The beginning and the end of September rescued the stock market from what would have been an even worse month. As September began, an initial rally during the U.S. stock market’s first two trading days gave way to a decline. On an intraday basis, this pullback represented a ten percent decrease which pushed the market into correction territory. The mood of investors changed during the final five trading days of the month, stemming the losses and allowing the benchmark Russell 3000 to end the month at a more palatable loss of -3.6%.
What caused this month’s volatility? It’s hard to say. U.S. interest rates did not change much. Congressional fiscal stimulus talks dragged on without resolution and could be cause for pessimism, but pessimism usually punishes risk. This month showed something opposite. Small cap stocks, which are typically more volatile, outperformed large cap stocks during the sell-off. A second wave of COVID-19 presented itself in Europe, but European stocks performed several percentage points better than U.S. stocks during the correction. The U.S. presidential election drew closer, but the end of September saw stocks rise. Sometimes the stock market moves in mysterious ways.

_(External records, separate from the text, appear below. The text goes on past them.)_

$ cat src/rtl/cmo_pkg.sv
// shared constants and types of the cache maintenance operation unit
// assumes one core clock and an external cache array command port
package cmo_pkg;
	// cache select field, instruction bits 17:16
	localparam logic [1:0] SEL_I = 2'h0; // primary instruction
	localparam logic [1:0] SEL_D = 2'h1; // primary data or unified
	localparam logic [1:0] SEL_T = 2'h2; // tertiary
	localparam logic [1:0] SEL_S = 2'h3; // secondary
	localparam int SEL_LSB = 16; // select field position
	localparam int OP_LSB = 18; // operation field position, bits 20:18
	localparam int OFS_W = 16; // offset field width
	// operation codes
	localparam logic [2:0] OP_IDX_INV = 3'h0; // index (writeback) inval
	localparam logic [2:0] OP_LD_TAG = 3'h1; // index load tag
	localparam logic [2:0] OP_ST_TAG = 3'h2; // index store tag
	localparam logic [2:0] OP_IMPL = 3'h3; // implementation specific
	localparam logic [2:0] OP_HIT_INV = 3'h4; // hit invalidate
	localparam logic [2:0] OP_HIT_WBI = 3'h5; // fill or hit wb inval
	// presence masks, one bit per select code
	localparam logic [3:0] LEVELS_PRESENT = 4'hf; // caches built
	localparam logic [3:0] WB_LEVELS = 4'he; // write-back levels
	localparam logic IMPL_OP_EN = 1'h1; // code 3 supported
	localparam logic FILL_EN = 1'h1; // instruction fill supported
	localparam logic HIT_ST_EN = 1'h1; // outer hit invalidate built
	localparam logic MP_COHERENT = 1'h1; // coherent multiprocessor
	localparam logic HAS_DATA_REGS = 1'h1; // data holding regs built
	localparam logic [7:0] COHERENT_CCA = 8'h30; // coherent attr codes
	// reset values
	localparam logic [31:0] HOLD_RST = 32'h0; // holding registers
	localparam logic [3:0] MASK_RST = 4'h0; // level plan
	// holding register select for pipeline writes
	localparam logic [1:0] HSEL_TAG_LO = 2'h0;
	localparam logic [1:0] HSEL_TAG_HI = 2'h1;
	localparam logic [1:0] HSEL_DAT_LO = 2'h2;
	localparam logic [1:0] HSEL_DAT_HI = 2'h3;
	// commands to the cache arrays
	typedef enum logic [2:0] {
		CMD_PROBE_IDX = 3'h0, // read state at index
		CMD_PROBE_HIT = 3'h1, // look up address
		CMD_WRITEBACK = 3'h2, // write block back to memory
		CMD_INVAL = 3'h3, // set block invalid
		CMD_READ_TAG = 3'h4, // read tag and data
		CMD_WRITE_TAG = 3'h5, // write tag from holding regs
		CMD_FILL = 3'h6, // fill line from memory
		CMD_IMPL = 3'h7 // implementation specific
	} cmd_kind_e;
	// sequencer states
	typedef enum logic [2:0] {
		ST_IDLE = 3'h0,
		ST_ISSUE = 3'h1,
		ST_CMD = 3'h2,
		ST_RSP = 3'h3,
		ST_DONE = 3'h4
	} state_e;
	// step within one level
	typedef enum logic [1:0] {
		PH_PROBE = 2'h0,
		PH_WB = 2'h1,
		PH_ACT = 2'h2
	} phase_e;
endpackage

$ cat src/rtl/cmo_decode.sv
// instruction decode: effective address, select, op, level plan
// assumes instruction fields stable while op_valid is high
module cmo_decode (
	input wire logic [31:0] instr, // cache instruction word
	input wire logic [31:0] base_value, // base register contents
	input wire logic [2:0] coherency_attribute, // attr of the address
	output logic [31:0] ea, // effective address
	output logic [2:0] op, // operation code
	output logic [1:0] sel, // target cache
	output logic bcast, // broadcast to coherent caches
	output logic impl, // combination is implemented
	output logic [3:0] plan // levels to process
);
	// sign extend the offset field
	function automatic logic [31:0] sext16(input logic [15:0] v);
		sext16 = {{16{v[15]}}, v};
	endfunction

	logic hit_op; // address-type removal op
	logic [3:0] tgt; // target bit

	// field extraction and address adder
	always_comb
	begin
		ea = base_value + sext16(instr[cmo_pkg::OFS_W-1:0]); // RULE20
		op = instr[cmo_pkg::OP_LSB+2:cmo_pkg::OP_LSB]; // RULE2
		sel = instr[cmo_pkg::SEL_LSB+1:cmo_pkg::SEL_LSB]; // RULE1
		hit_op = (op == cmo_pkg::OP_HIT_INV) || (op == cmo_pkg::OP_HIT_WBI);
		tgt = 4'h1 << sel;
	end

	// implemented combinations, everything else is a nop
	always_comb
	begin
		impl = |(tgt & cmo_pkg::LEVELS_PRESENT); // RULE21
		case (op)
			cmo_pkg::OP_IDX_INV, cmo_pkg::OP_LD_TAG,
			cmo_pkg::OP_ST_TAG: ;
			cmo_pkg::OP_IMPL: impl = impl & cmo_pkg::IMPL_OP_EN;
			cmo_pkg::OP_HIT_INV:
				impl = impl & ((sel == cmo_pkg::SEL_I) ||
					(sel == cmo_pkg::SEL_D) || cmo_pkg::HIT_ST_EN);
			cmo_pkg::OP_HIT_WBI:
				impl = impl & ((sel != cmo_pkg::SEL_I) ||
					cmo_pkg::FILL_EN);
			default: impl = 1'h0; // codes 6, 7 are unimplemented, a nop
		endcase
	end

	// one broadcast decision for all levels
	always_comb
	begin
		bcast = cmo_pkg::MP_COHERENT & hit_op &
			(sel != cmo_pkg::SEL_I) &
			cmo_pkg::COHERENT_CCA[coherency_attribute]; // RULE6 RULE7
	end

	// inner levels first for hit ops on outer caches
	always_comb
	begin
		plan = tgt;
		if (hit_op && (sel == cmo_pkg::SEL_S))
			plan = 4'ha; // RULE3
		else if (hit_op && (sel == cmo_pkg::SEL_T))
			plan = 4'he; // RULE3
		plan = plan & cmo_pkg::LEVELS_PRESENT;
	end
endmodule

$ cat src/rtl/cmo_holding.sv
// tag and data holding registers of the coprocessor
// assumes pipeline writes and cache captures are single-cycle strobes
module cmo_holding (
	input wire logic clk_sys, // core clock
	input wire logic rst_n, // async reset, active low
	input wire logic sw_wr_en, // pipeline write strobe
	input wire logic [1:0] sw_wr_sel, // which holding register
	input wire logic [31:0] sw_wr_data, // write data
	input wire logic cap_en, // capture from tag read
	input wire logic [31:0] cap_tag_lo, // tag low from array
	input wire logic [31:0] cap_tag_hi, // tag high from array
	input wire logic [31:0] cap_dat_lo, // data low from array
	input wire logic [31:0] cap_dat_hi, // data high from array
	output logic [31:0] tag_low_holding_reg, // tag low
	output logic [31:0] tag_high_holding_reg, // tag high
	output logic [31:0] line_data_low_reg, // data low
	output logic [31:0] line_data_high_reg // data high
);
	// tag registers, capture wins over a write in the same cycle
	always_ff @(posedge clk_sys or negedge rst_n)
	begin
		if (!rst_n)
		begin
			tag_low_holding_reg <= cmo_pkg::HOLD_RST;
			tag_high_holding_reg <= cmo_pkg::HOLD_RST;
		end
		else if (cap_en)
		begin
			tag_low_holding_reg <= cap_tag_lo; // RULE11
			tag_high_holding_reg <= cap_tag_hi; // RULE11
		end
		else if (sw_wr_en)
		begin
			if (sw_wr_sel == cmo_pkg::HSEL_TAG_LO)
				tag_low_holding_reg <= sw_wr_data;
			if (sw_wr_sel == cmo_pkg::HSEL_TAG_HI)
				tag_high_holding_reg <= sw_wr_data;
		end
	end

	// data registers, only if built
	always_ff @(posedge clk_sys or negedge rst_n)
	begin
		if (!rst_n)
		begin
			line_data_low_reg <= cmo_pkg::HOLD_RST;
			line_data_high_reg <= cmo_pkg::HOLD_RST;
		end
		else if (cmo_pkg::HAS_DATA_REGS && cap_en)
		begin
			line_data_low_reg <= cap_dat_lo; // RULE11 RULE12
			line_data_high_reg <= cap_dat_hi; // RULE11 RULE12
		end
		else if (cmo_pkg::HAS_DATA_REGS && sw_wr_en)
		begin
			if (sw_wr_sel == cmo_pkg::HSEL_DAT_LO)
				line_data_low_reg <= sw_wr_data;
			if (sw_wr_sel == cmo_pkg::HSEL_DAT_HI)
				line_data_high_reg <= sw_wr_data;
		end
	end
endmodule

$ cat src/rtl/cmo_unit.sv
// cache maintenance operation unit: sequences commands to cache levels
// assumes the cache arrays answer each taken command with one rsp_valid
//
// Functional notes
// (RULE1) decode cache select field into target cache
// (RULE2) operation code from bits 20..18, 3 optional
// (RULE3) hit ops on outer caches process inner first
// (RULE4) without ordering, software flushes inner first
// (RULE5) software syncs after writebacks before relying
// (RULE6) coherent attribute broadcasts hit ops, else not; hit ops on the instruction cache are never broadcast
// (RULE7) all affected levels share one broadcast choice
// (RULE8) index invalidate marks instruction block invalid
// (RULE9) index op writes back dirty, then invalidates
// (RULE10) write-through index op only invalidates
// (RULE11) load tag copies tag and data to holding
// (RULE12) data read is aligned, low bits ignored
// (RULE13) load tag never reports cache error
// (RULE14) store tag writes tag from holding registers
// (RULE15) store tag never reports cache error
// (RULE16) software loads holding regs before tag init
// (RULE17) hit invalidate clears block holding the address
// (RULE18) fill instruction cache line from address
// (RULE19) hit wb-invalidate writes dirty back, then invalidates
// (RULE20) effective address is base plus sign-extended offset
// (RULE21) unimplemented combination performs no operation
module cmo_unit (
	input wire logic clk_sys, // core clock, 200 MHz
	input wire logic rst_n, // async reset, active low
	input wire logic op_valid, // cache instruction request
	input wire logic [31:0] instr, // instruction word
	input wire logic [31:0] base_value, // base register contents
	input wire logic [2:0] coherency_attribute, // attr of the address
	output logic op_ready, // unit idle, can take request
	output logic op_done, // operation finished pulse
	output logic op_error, // cache error with op_done
	input wire logic hold_wr_en, // pipeline write to holding reg
	input wire logic [1:0] hold_wr_sel, // holding register select
	input wire logic [31:0] hold_wr_data, // holding write data
	output logic [31:0] tag_low_holding_reg, // tag low holding
	output logic [31:0] tag_high_holding_reg, // tag high holding
	output logic [31:0] line_data_low_reg, // data low holding
	output logic [31:0] line_data_high_reg, // data high holding
	output logic cmd_valid, // command to cache arrays
	input wire logic cmd_ready, // arrays take command
	output logic [2:0] cmd_kind, // command kind
	output logic [1:0] cmd_level, // target cache level
	output logic [31:0] cmd_addr, // index or address
	output logic cmd_broadcast, // globalised operation
	input wire logic rsp_valid, // command finished pulse
	input wire logic rsp_hit, // probe: address present
	input wire logic rsp_line_valid, // probe: block valid
	input wire logic rsp_dirty, // probe: block dirty
	input wire logic rsp_err, // array or bus error
	input wire logic [31:0] rsp_tag_lo, // tag read low
	input wire logic [31:0] rsp_tag_hi, // tag read high
	input wire logic [31:0] rsp_dat_lo, // data read low
	input wire logic [31:0] rsp_dat_hi // data read high
);
	// pick next level in inner-to-outer order
	function automatic logic [1:0] first_level(input logic [3:0] m);
		if (m[cmo_pkg::SEL_I])
			first_level = cmo_pkg::SEL_I;
		else if (m[cmo_pkg::SEL_D])
			first_level = cmo_pkg::SEL_D;
		else if (m[cmo_pkg::SEL_S])
			first_level = cmo_pkg::SEL_S;
		else
			first_level = cmo_pkg::SEL_T;
	endfunction

	// first step for an op on a level
	function automatic cmo_pkg::phase_e first_phase(input logic [2:0] o,
		input logic [1:0] l);
		first_phase = cmo_pkg::PH_ACT;
		if (o == cmo_pkg::OP_IDX_INV && cmo_pkg::WB_LEVELS[l])
			first_phase = cmo_pkg::PH_PROBE; // RULE9
		if (o == cmo_pkg::OP_HIT_INV)
			first_phase = cmo_pkg::PH_PROBE; // RULE17
		if (o == cmo_pkg::OP_HIT_WBI && l != cmo_pkg::SEL_I)
			first_phase = cmo_pkg::PH_PROBE; // RULE19
	endfunction

	// final action command for an op on a level
	function automatic cmo_pkg::cmd_kind_e act_kind(input logic [2:0] o,
		input logic [1:0] l);
		case (o)
			cmo_pkg::OP_LD_TAG: act_kind = cmo_pkg::CMD_READ_TAG; // RULE11
			cmo_pkg::OP_ST_TAG: act_kind = cmo_pkg::CMD_WRITE_TAG; // RULE14
			cmo_pkg::OP_IMPL: act_kind = cmo_pkg::CMD_IMPL; // RULE2
			cmo_pkg::OP_HIT_WBI:
				act_kind = (l == cmo_pkg::SEL_I) ? cmo_pkg::CMD_FILL :
					cmo_pkg::CMD_INVAL; // RULE18
			default: act_kind = cmo_pkg::CMD_INVAL; // RULE8 RULE10
		endcase
	endfunction

	logic [31:0] dec_ea; // decoded effective address
	logic [2:0] dec_op; // decoded op
	logic [1:0] dec_sel; // decoded target
	logic dec_bcast; // decoded broadcast
	logic dec_impl; // decoded implemented
	logic [3:0] dec_plan; // decoded level plan
	cmo_pkg::state_e state_reg; // sequencer state
	cmo_pkg::phase_e phase_reg; // step within level
	logic [2:0] op_reg; // latched op
	logic [31:0] ea_reg; // latched effective address
	logic bcast_reg; // latched broadcast
	logic [3:0] mask_reg; // levels still to process
	logic [1:0] lvl_reg; // level in progress
	logic err_reg; // error seen during op
	logic cap_en; // tag read capture strobe
	logic tag_op; // op never reports errors
	logic cmd_take; // command handshake
	cmo_pkg::cmd_kind_e kind_now; // kind for this step
	logic [3:0] mask_left; // plan minus finished level

	// field decode and address adder
	cmo_decode u_decode (
		.instr(instr),
		.base_value(base_value),
		.coherency_attribute(coherency_attribute),
		.ea(dec_ea),
		.op(dec_op),
		.sel(dec_sel),
		.bcast(dec_bcast),
		.impl(dec_impl),
		.plan(dec_plan)
	);

	// tag and data holding registers
	cmo_holding u_holding (
		.clk_sys(clk_sys),
		.rst_n(rst_n),
		.sw_wr_en(hold_wr_en),
		.sw_wr_sel(hold_wr_sel),
		.sw_wr_data(hold_wr_data),
		.cap_en(cap_en),
		.cap_tag_lo(rsp_tag_lo),
		.cap_tag_hi(rsp_tag_hi),
		.cap_dat_lo(rsp_dat_lo),
		.cap_dat_hi(rsp_dat_hi),
		.tag_low_holding_reg(tag_low_holding_reg),
		.tag_high_holding_reg(tag_high_holding_reg),
		.line_data_low_reg(line_data_low_reg),
		.line_data_high_reg(line_data_high_reg)
	);

	// step decode helpers
	always_comb
	begin
		tag_op = (op_reg == cmo_pkg::OP_LD_TAG) ||
			(op_reg == cmo_pkg::OP_ST_TAG);
		cmd_take = cmd_valid && cmd_ready;
		mask_left = mask_reg & ~(4'h1 << lvl_reg);
		cap_en = (state_reg == cmo_pkg::ST_RSP) && rsp_valid &&
			(op_reg == cmo_pkg::OP_LD_TAG); // RULE11
		case (phase_reg)
			cmo_pkg::PH_PROBE:
				kind_now = (op_reg == cmo_pkg::OP_IDX_INV) ?
					cmo_pkg::CMD_PROBE_IDX : cmo_pkg::CMD_PROBE_HIT;
			cmo_pkg::PH_WB: kind_now = cmo_pkg::CMD_WRITEBACK;
			default: kind_now = act_kind(op_reg, lvl_reg);
		endcase
	end

	// sequencer, phase and level walk
	always_ff @(posedge clk_sys or negedge rst_n)
	begin
		if (!rst_n)
		begin
			state_reg <= cmo_pkg::ST_IDLE;
			phase_reg <= cmo_pkg::PH_ACT;
			mask_reg <= cmo_pkg::MASK_RST;
			lvl_reg <= cmo_pkg::SEL_I;
		end
		else
		begin
			case (state_reg)
				cmo_pkg::ST_IDLE:
					if (op_valid)
					begin
						mask_reg <= dec_plan;
						lvl_reg <= first_level(dec_plan); // RULE3
						phase_reg <= first_phase(dec_op,
							first_level(dec_plan));
						state_reg <= dec_impl ? cmo_pkg::ST_ISSUE :
							cmo_pkg::ST_DONE; // RULE21
					end
				cmo_pkg::ST_ISSUE: state_reg <= cmo_pkg::ST_CMD;
				cmo_pkg::ST_CMD:
					if (cmd_take)
						state_reg <= cmo_pkg::ST_RSP;
				cmo_pkg::ST_RSP:
					if (rsp_valid)
					begin
						state_reg <= cmo_pkg::ST_ISSUE;
						if (phase_reg == cmo_pkg::PH_PROBE &&
							rsp_line_valid && rsp_dirty &&
							cmo_pkg::WB_LEVELS[lvl_reg] &&
							(op_reg == cmo_pkg::OP_IDX_INV ||
							op_reg == cmo_pkg::OP_HIT_WBI && rsp_hit))
							phase_reg <= cmo_pkg::PH_WB; // RULE9 RULE19
						else if (phase_reg == cmo_pkg::PH_WB ||
							(phase_reg == cmo_pkg::PH_PROBE &&
							(op_reg == cmo_pkg::OP_IDX_INV ||
							rsp_hit)))
							phase_reg <= cmo_pkg::PH_ACT; // RULE17
						else if (mask_left != 4'h0)
						begin
							mask_reg <= mask_left; // RULE3
							lvl_reg <= first_level(mask_left);
							phase_reg <= first_phase(op_reg,
								first_level(mask_left));
						end
						else
						begin
							mask_reg <= mask_left;
							state_reg <= cmo_pkg::ST_DONE;
						end
					end
				cmo_pkg::ST_DONE: state_reg <= cmo_pkg::ST_IDLE;
				default: state_reg <= cmo_pkg::ST_IDLE;
			endcase
		end
	end

	// request latch taken in idle
	always_ff @(posedge clk_sys or negedge rst_n)
	begin
		if (!rst_n)
		begin
			op_reg <= 3'h0;
			ea_reg <= 32'h0;
			bcast_reg <= 1'h0;
		end
		else if (state_reg == cmo_pkg::ST_IDLE && op_valid)
		begin
			op_reg <= dec_op; // RULE2
			ea_reg <= dec_ea; // RULE20
			bcast_reg <= dec_bcast; // RULE6 RULE7
		end
	end

	// command outputs, held until taken
	always_ff @(posedge clk_sys or negedge rst_n)
	begin
		if (!rst_n)
		begin
			cmd_valid <= 1'h0;
			cmd_kind <= 3'h0;
			cmd_level <= 2'h0;
			cmd_addr <= 32'h0;
			cmd_broadcast <= 1'h0;
		end
		else if (state_reg == cmo_pkg::ST_ISSUE)
		begin
			cmd_valid <= 1'h1;
			cmd_kind <= kind_now;
			cmd_level <= lvl_reg;
			cmd_addr <= ea_reg;
			cmd_broadcast <= bcast_reg; // RULE7
		end
		else if (cmd_take)
			cmd_valid <= 1'h0;
	end

	// error collection, tag ops never report
	always_ff @(posedge clk_sys or negedge rst_n)
	begin
		if (!rst_n)
			err_reg <= 1'h0;
		else if (state_reg == cmo_pkg::ST_IDLE)
			err_reg <= 1'h0;
		else if (state_reg == cmo_pkg::ST_RSP && rsp_valid && rsp_err &&
			!tag_op)
			err_reg <= 1'h1; // RULE13 RULE15
	end

	// requester handshake outputs
	always_ff @(posedge clk_sys or negedge rst_n)
	begin
		if (!rst_n)
		begin
			op_ready <= 1'h0;
			op_done <= 1'h0;
			op_error <= 1'h0;
		end
		else
		begin
			op_ready <= (state_reg == cmo_pkg::ST_IDLE) ? !op_valid :
				(state_reg == cmo_pkg::ST_DONE);
			op_done <= (state_reg == cmo_pkg::ST_DONE);
			op_error <= (state_reg == cmo_pkg::ST_DONE) && err_reg &&
				!tag_op; // RULE13 RULE15
		end
	end

	logic wb_seen; // last command taken was a writeback
	logic d_done; // primary data level answered a command this op
	always_ff @(posedge clk_sys or negedge rst_n)
	begin
		if (!rst_n)
		begin
			wb_seen <= 1'h0;
			d_done <= 1'h0;
		end
		else
		begin
			if (state_reg == cmo_pkg::ST_IDLE)
				d_done <= 1'h0;
			else if (rsp_valid && lvl_reg == cmo_pkg::SEL_D)
				d_done <= 1'h1;
			if (cmd_take)
				wb_seen <= (cmd_kind == cmo_pkg::CMD_WRITEBACK);
		end
	end
endmodule

$ cat config.mk
export PLATFORM = sky130hd
export DESIGN_NAME = cmo_unit
export DESIGN_NICKNAME = d
export VERILOG_FILES = /design/src/rtl/cmo_pkg.sv /design/src/rtl/cmo_decode.sv /design/src/rtl/cmo_holding.sv /design/src/rtl/cmo_unit.sv
export SDC_FILE = /design/constraint.sdc
export NUM_CORES = 1
export LEC_CHECK = 0
export CAP_MARGIN = 20
export CORE_AREA = 2 2 157 159
export DETAILED_ROUTE_END_ITERATION = 10
export DIE_AREA = 0 0 159 161
export DONT_BUFFER_PORTS = 1
export PLACE_DENSITY = 0.64
export REMOVE_ABC_BUFFERS = 1
export SYNTH_ARGS = -nofsm -noshare
export SYNTH_HDL_FRONTEND = slang
export SYNTH_SLANG_ARGS = --single-unit
$ cat constraint.sdc
create_clock -name clk_sys -period 2.2 [get_ports clk_sys]
set_input_delay 0.66 -clock clk_sys [delete_from_list [all_inputs] [get_ports clk_sys]]
set_output_delay 0.66 -clock clk_sys [all_outputs]
set_load 0.01 [all_outputs]
==> impl_metrics.yaml <==
run_status:
  status: "complete, but fails checks"
  violations: "negative hold slack, negative setup slack"
timing:
  holdWs_ns: -0.153
  finalCritPeriodShare_pct: 109
  slew_violations: 0
  finalCriticalPeriod_ns: 2.39
  clock_skew_ns: 0.0158
  max_freq_ghz: 0.419
  hold_violations: 214
  worst_pin_slew_ns: 0.654
  setup_ws_ns: -0.188
  setup_tns_ns: -1.09
  relSlewSlack_pct: 56.4
  rsz0062_at_grt: "true"
  finalSetupViolCount: 12
critical_path:
  required_ns: 2.61
  cp-end-kind: "flip-flop"
  critPathKind: "in -> reg"
  cp_cell_sequence: "ha_4 > fa_2 > a21o_1 > a311oi_4 > nor2_2 > a21oi_2 > o211ai_1 > o211a_1 > a32o_2 > o311ai_2"
  worstSetupStartpointType: "input pin"
  worstPathArrival_ns: 2.80
  cp_slowest_cell: "fa_2"
  crit_fanout: 2
  r2r_slack_ns: 0.21
  crit_path_max_incr_delay_ns: 0.34
  crit_buf_inv: 0
  critPathTopFamily: "compound AO/OA/AOI/OAI gates"
global_route:
  grt_max_degree: 219
  grt.total_usage_pct: 23.7
  grt_pass1_wl_mm: 48.9
  grt_overflow: 0
  antenna_found_initial: 1
  first_global_vias: 8681
clock_tree:
  numCtsBuffers: 25
  clock_latency_ns: 0.52
  cts_root_buffer: "clkbuf_16"
  htree_levels: 1
  clockBufferDepth: 3
  cts_tree: "built"
  clkSinkCount: 218
  path_clk_slew_ns: 0.06
synth:
  synth_area_leaders: "dfrtp_1 48%, mux2i_1 12%, o21ai_0 8.0%"
  synth_top_area_share_pct: 48.4
  avgSynthCellArea_sq_um: 10.0
  ys_types: 73
  synth-edff-count: 0
  synth-async-reset-ratio_pct: 100
  synthTopCellsByCount: "217 x dfrtp_1, 207 x nand2_1, 179 x o21ai_0, 131 x mux2i_1, 48 x clkbuf_1"
  yosysSeqAreaShare_pct: 48.6
  yosysTopAreaCell: "dfrtp_1"
  synth_cells: 1120
  syn_area_sq_um: 11200
  yosysMostFrequentCell: "dfrtp_1"
  yosysWarnings: 0
  ys_ff_latch: 218
  yosys_most_used_dff: "dfrtp_1"
layout:
  drive_gt1_share_pct: 20.0
  ff_latch_area_sq_um: 5460
  multi_input_area_sq_um: 5630
  nNetsFinal: 1466
  final_area_sq_um: 13400
  syn2layout_area_growth_pct: 19.0
  fillers: 2128
  fin_cells: 1537
  finalCoreUtilization_pct: 55.7
power_and_ir_drop:
  p_sw_share_pct: 36.8
  ir_drop_uv: 637
  clockPowerShare_pct: 24.5
  power_density_nw_per_um2: 1240
  pwr-share-seq_pct: 50.4
  p_leak_nw: 6.25
  p_comb_share_pct: 25.1
  internal_power_w: 0.0104
  p_sw_w: 0.00608
placement:
  gp_congestion: 0.902
  dp_hpwl_mm: 22.9
  portBuffers: 0
  dpl.cell_count: 1486
  dpl_cell_area_sq_um: 12300
  dp_slack_ns: -0.922
floorplan:
  core_area_sq_um: 24000
  num_rows: 57
  die_width_microns: 159
  die_y_microns: 161
  die-area_sq_um: 25600
  start_util_pct: 46.8
  ioPinCount: 409
job:
  maxCapViolCount: 0
detailed_routing:
  vias: 8640
  drt_iter0_drc: 667
  wire_per_inst_microns: 20.4
  route.detailed.drc: 0
  wirelength_mm: 31.4
  vias_per_cell: 5.62
  first_pass_iters: 5
  postRouteAntennaNets: 0
min_path:
  hold_class: "in -> async"
-- worst paths after layout --
path,to,cells after the start,start
max in group asynchronous,ea_reg[4],0,rst_n
min in group clk_sys,op_ready,1,op_valid
hold / removal,cmd_level[1],0,rst_n
setup / recovery,ea_reg[30],10,instr[0]
setup reg to reg,phase_reg[1],7,lvl_reg[0]
hold reg to reg,ea_reg[2],2,ea_reg[2]
-- kinds of logic after synthesis --
kind of cell / Yosys count / synth area share, %
AOI/OAI and AO/OA: 303 / 16.0
and+or+nand+nor: 287 / 11.1
DFF: 218 / 48.6
muxes: 165 / 15.1
buffers and inverters: 86 / 3.23
adders and majority gates: 34 / 3.81
xor gates and xnor gates: 27 / 2.11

September’s volatility did right some of the imbalances in sector performance, as previous outperformers suffered more, and previous laggards held up the best. The tech-heavy Nasdaq 100 index, a top performing benchmark this year, suffered an intra-month 12.6% decline. Foreign stocks from developed countries, which are still down about 6% this year, only declined 4.5% during the same period. Emerging market stocks, global small cap stocks, and U.S. value stocks have all underperformed the S&P 500 this year but managed to beat it by two-to-five percentage points during the correction.
These disparities provide a helpful reminder. It is easy to become impatient with poorly performing categories of stocks and be tempted into shedding them, but doing so introduces the risk of overconcentration. History shows us that relative performance between sectors is cyclical, and market leadership rotates constantly. In an environment where global equity markets are driven by big gains in a handful of stocks, maintaining a balanced portfolio greatly improves risk control.